In-plane Dynamic Crushing of a Novel Bio-inspired Re-entrant Honeycomb With Negative Poisson's Ratio

In order to seek higher crashworthiness and energy absorption capacity, based on biological inspiration, a novel bio-inspired re-entrant honeycomb (BRH) structure with negative Poisson's ratio is designed by selecting lotus leaf vein as biological prototype. The numerical simulation model is established by the nonlinear dynamics software ABAQUS and further compared with the available reference results to verify the feasibility. The dynamic compression behavior and energy absorption capacity of two types of BRH (BRH-I and BRH-II) are firstly compared with conventional re-entrant honeycomb (RH).
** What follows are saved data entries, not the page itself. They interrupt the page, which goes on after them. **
[config.mk]
export PLATFORM = sky130hd
export DESIGN_NAME = pipe_mux_sel
export DESIGN_NICKNAME = d
export VERILOG_FILES = /design/src/rtl/mux_pkg.sv /design/src/rtl/mux_sel_comb.sv /design/src/rtl/pipe_mux_sel.sv
export SDC_FILE = /design/constraint.sdc
export NUM_CORES = 1
export LEC_CHECK = 0
export BUFFER_PORTS_ARGS = -buffer_cell sky130_fd_sc_hd__buf_2
export CAP_MARGIN = 0
export CORE_AREA = 2 2 115 117
export CTS_BUF_LIST = sky130_fd_sc_hd__clkbuf_8 sky130_fd_sc_hd__clkbuf_16
export CTS_CLUSTER_SIZE = 14
export DETAILED_ROUTE_END_ITERATION = 8
export DIE_AREA = 0 0 117 119
export HOLD_SLACK_MARGIN = 0.03
export PLACE_DENSITY = 0.8
export SYNTH_ARGS = -nofsm -noshare
export SYNTH_HDL_FRONTEND = slang
export SYNTH_SLANG_ARGS = --single-unit
[constraint.sdc]
create_clock -name clk -period 2.88 [get_ports clk]
set_input_delay 0.432 -clock clk [delete_from_list [all_inputs] [get_ports clk]]
set_output_delay 0.432 -clock clk [all_outputs]
set_load 0.1 [all_outputs]
[src/rtl/mux_pkg.sv]
// mux_pkg: shared types and helpers for the pipe_mux_sel select stage.
// Holds the occupancy state encoding, the select-width helper and the
// fill value used for out-of-range selections.
package mux_pkg;

  // Occupancy of the output stage: nothing held, out register only, out + skid.
  typedef enum logic [1:0] {
    EMPTY = 2'd0,
    ONE   = 2'd1,
    FULL  = 2'd2
  } state_e;

  // Bit fill used for the selected item when sel points past the last input.
  localparam logic ZERO_DATA = 1'b0;

  // Width of the select index for a given input count, never narrower than 1.
  function automatic int sel_width(input int numIn);
    return (numIn <= 2) ? 1 : $clog2(numIn);
  endfunction

endpackage
[config.mk]
export PLATFORM = sky130hd
export DESIGN_NAME = joy_db15_responder_flat
export DESIGN_NICKNAME = d
export VERILOG_FILES = /design/src/rtl/joy_db15_responder_if.sv /design/src/rtl/joy_db15_responder.sv /design/src/flat_wrapper.sv
export SDC_FILE = /design/constraint.sdc
export NUM_CORES = 1
export LEC_CHECK = 0
export ABC_AREA = 0
export CAP_MARGIN = 25
export CORE_MARGIN = 2
export CORE_UTILIZATION = 45
export CTS_BUF_LIST = sky130_fd_sc_hd__clkbuf_8
export DETAILED_ROUTE_END_ITERATION = 10
export GPL_ROUTABILITY_DRIVEN = 0
export GPL_TIMING_DRIVEN = 0
export PLACE_DENSITY = 0.83
export SYNTH_ARGS = -nofsm -noshare
export SYNTH_HDL_FRONTEND = slang
export SYNTH_SLANG_ARGS = --single-unit
[constraint.sdc]
create_clock -name clk -period 1.5 [get_ports clk]
set_input_delay 0.3 -clock clk [delete_from_list [all_inputs] [get_ports clk]]
set_output_delay 0.3 -clock clk [all_outputs]
set_load 0.02 [all_outputs]
[src/rtl/joy_db15_responder_if.sv]
// Host-side serial bus of the DB15 adapter: load strobe and shift clock from
// the host, serial button data back to the host.
interface joy_db15_responder_if;
    logic JOY_LOAD;
    logic JOY_CLK;
    logic JOY_DATA;

    // The host (receiver) drives load and clock and reads data.
    modport master (
        output JOY_LOAD,
        output JOY_CLK,
        input  JOY_DATA
    );

    // The adapter chain samples load and clock and drives data.
    modport slave (
        input  JOY_LOAD,
        input  JOY_CLK,
        output JOY_DATA
    );
endinterface

[src/rtl/joy_db15_responder.sv]
// Responder side of the DB15 adapter's serial button chain. Two player button
// words are captured while the host holds JOY_LOAD low and are then shifted out
// on JOY_DATA, one bit per JOY_CLK rising edge, player 1 LSB first.
//
// state    | meaning
// ---------+-------------------------------------------------------------
// ST_LOAD  | chain follows the button image while JOY_LOAD is low
// ST_SHIFT | frame in flight, each JOY_CLK rise shifts and counts
// ST_DONE  | whole chain shifted out, extra edges shift fill and flag overrun
module joy_db15_responder #(
    parameter int unsigned BITS_PER_PLAYER = 12,
    parameter int unsigned SYNC_STAGES     = 2,
    parameter logic        FILL_BIT        = 1'b1,
    localparam int unsigned CHAIN_LEN      = 2 * BITS_PER_PLAYER,
    localparam int unsigned CNT_W          = $clog2(CHAIN_LEN + 1)
) (
    input  logic                       clk,
    input  logic                       RESET_L,
    input  logic [BITS_PER_PLAYER-1:0] joystick1,
    input  logic [BITS_PER_PLAYER-1:0] joystick2,
    joy_db15_responder_if.slave        joy,
    output logic                       frame_done,
    output logic [CNT_W-1:0]           bit_count,
    output logic                       overrun
);

    typedef enum logic [1:0] {
        ST_LOAD  = 2'd0,
        ST_SHIFT = 2'd1,
        ST_DONE  = 2'd2
    } state_t;

    localparam logic [CNT_W-1:0] LAST_IDX = CNT_W'(CHAIN_LEN - 1);
    localparam logic [CNT_W-1:0] CNT_ONE  = CNT_W'(1);

    logic [SYNC_STAGES-1:0] clk_sync_q, clk_sync_d;
    logic [SYNC_STAGES-1:0] load_sync_q, load_sync_d;
    logic                   clk_prev_q, clk_prev_d;
    logic                   clk_rise;
    logic                   load_low;

    state_t                 state_q, state_d;
    logic [CHAIN_LEN-1:0]   chain_q, chain_d;
    logic [CNT_W-1:0]       cnt_q, cnt_d;
    logic                   done_q, done_d;
    logic                   over_q, over_d;

    logic [CHAIN_LEN-1:0]   image;
    logic [CHAIN_LEN-1:0]   shifted;

    // Synchronizer next values and edge detect on the last synced stage.
    always_comb begin
        clk_sync_d  = {clk_sync_q[SYNC_STAGES-2:0], joy.JOY_CLK};
        load_sync_d = {load_sync_q[SYNC_STAGES-2:0], joy.JOY_LOAD};
        clk_prev_d  = clk_sync_q[SYNC_STAGES-1];
        clk_rise    = clk_sync_q[SYNC_STAGES-1] & ~clk_prev_q;
        load_low    = ~load_sync_q[SYNC_STAGES-1];
    end

    // Synchronizer flops idle high so release from reset never looks like an edge.
    always_ff @(posedge clk or negedge RESET_L) begin
        if (!RESET_L) begin
            clk_sync_q  <= '1;
            load_sync_q <= '1;
            clk_prev_q  <= 1'b1;
        end else begin
            clk_sync_q  <= clk_sync_d;
            load_sync_q <= load_sync_d;
            clk_prev_q  <= clk_prev_d;
        end
    end

    // Index 0 leaves first: player 1 LSB, then player 2; pressed reads as 0.
    always_comb begin
        image   = {~joystick2, ~joystick1};
        shifted = {FILL_BIT, chain_q[CHAIN_LEN-1:1]};
    end

    // Next-state logic; a low load strobe overrides any edge seen the same cycle.
    always_comb begin
        state_d = state_q;
        chain_d = chain_q;
        cnt_d   = cnt_q;
        done_d  = 1'b0;
        over_d  = over_q;
        if (load_low) begin
            state_d = ST_LOAD;
            chain_d = image;
            cnt_d   = '0;
        end else begin
            case (state_q)
                ST_LOAD: begin
                    state_d = ST_SHIFT;
                end
                ST_SHIFT: begin
                    if (clk_rise) begin
                        chain_d = shifted;
                        cnt_d   = cnt_q + CNT_ONE;
                        if (cnt_q == LAST_IDX) begin
                            done_d  = 1'b1;
                            state_d = ST_DONE;
                        end
                    end
                end
                ST_DONE: begin
                    if (clk_rise) begin
                        chain_d = shifted;
                        over_d  = 1'b1;
                    end
                end
                default: begin
                    state_d = ST_LOAD;
                end
            endcase
        end
    end

    // Chain, counter and flags; the chain resets to "nothing pressed".
    always_ff @(posedge clk or negedge RESET_L) begin
        if (!RESET_L) begin
            state_q <= ST_LOAD;
            chain_q <= '1;
            cnt_q   <= '0;
            done_q  <= 1'b0;
            over_q  <= 1'b0;
        end else begin
            state_q <= state_d;
            chain_q <= chain_d;
            cnt_q   <= cnt_d;
            done_q  <= done_d;
            over_q  <= over_d;
        end
    end

    assign joy.JOY_DATA = chain_q[0];
    assign frame_done   = done_q;
    assign bit_count    = cnt_q;
    assign overrun      = over_q;

endmodule
[src/flat_wrapper.sv]
// flat-port wrapper written by rule: the top's interface ports become plain ports
module joy_db15_responder_flat 
#(
    parameter int unsigned BITS_PER_PLAYER = 12,
    parameter int unsigned SYNC_STAGES     = 2,
    parameter logic        FILL_BIT        = 1'b1,
    localparam int unsigned CHAIN_LEN      = 2 * BITS_PER_PLAYER,
    localparam int unsigned CNT_W          = $clog2(CHAIN_LEN + 1)
)
  (clk, RESET_L, joystick1, joystick2, frame_done, bit_count, overrun, joy_JOY_LOAD, joy_JOY_CLK, joy_JOY_DATA);
  joy_db15_responder_if joy_i ();
  input  logic clk;
  input  logic RESET_L;
  input  logic [BITS_PER_PLAYER-1:0] joystick1;
  input  logic [BITS_PER_PLAYER-1:0] joystick2;
  output logic frame_done;
  output logic [CNT_W-1:0] bit_count;
  output logic overrun;
  input wire logic [$bits(joy_i.JOY_LOAD)-1:0] joy_JOY_LOAD;
  input wire logic [$bits(joy_i.JOY_CLK)-1:0] joy_JOY_CLK;
  output wire logic [$bits(joy_i.JOY_DATA)-1:0] joy_JOY_DATA;
  assign joy_i.JOY_LOAD = joy_JOY_LOAD;
  assign joy_i.JOY_CLK = joy_JOY_CLK;
  assign joy_JOY_DATA = joy_i.JOY_DATA;
  joy_db15_responder #(.BITS_PER_PLAYER(BITS_PER_PLAYER), .SYNC_STAGES(SYNC_STAGES), .FILL_BIT(FILL_BIT)) u_core (.clk(clk), .RESET_L(RESET_L), .joystick1(joystick1), .joystick2(joystick2), .joy(joy_i), .frame_done(frame_done), .bit_count(bit_count), .overrun(overrun));
endmodule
The simulation results show that BRH has better mechanical properties and energy absorption characteristics. Then, the crushing behavior of BRH-II under different impact velocities is systematically studied. Three typical deformation modes of BRH-II are observed through the analysis of deformation profile. The quasi-static plateau stress is closely related to the cellular structure. Based on one-dimensional shock theory, the empirical equations of dynamic plateau stress for BRH-II with different relative densities are given by using least square fitting. In addition, the effects of impact velocity and relative density on plateau stress and energy absorption behavior are also studied. The results show that the energy absorption capacity of BRH-II is increased nearly six times compared with RH at the same impact velocity.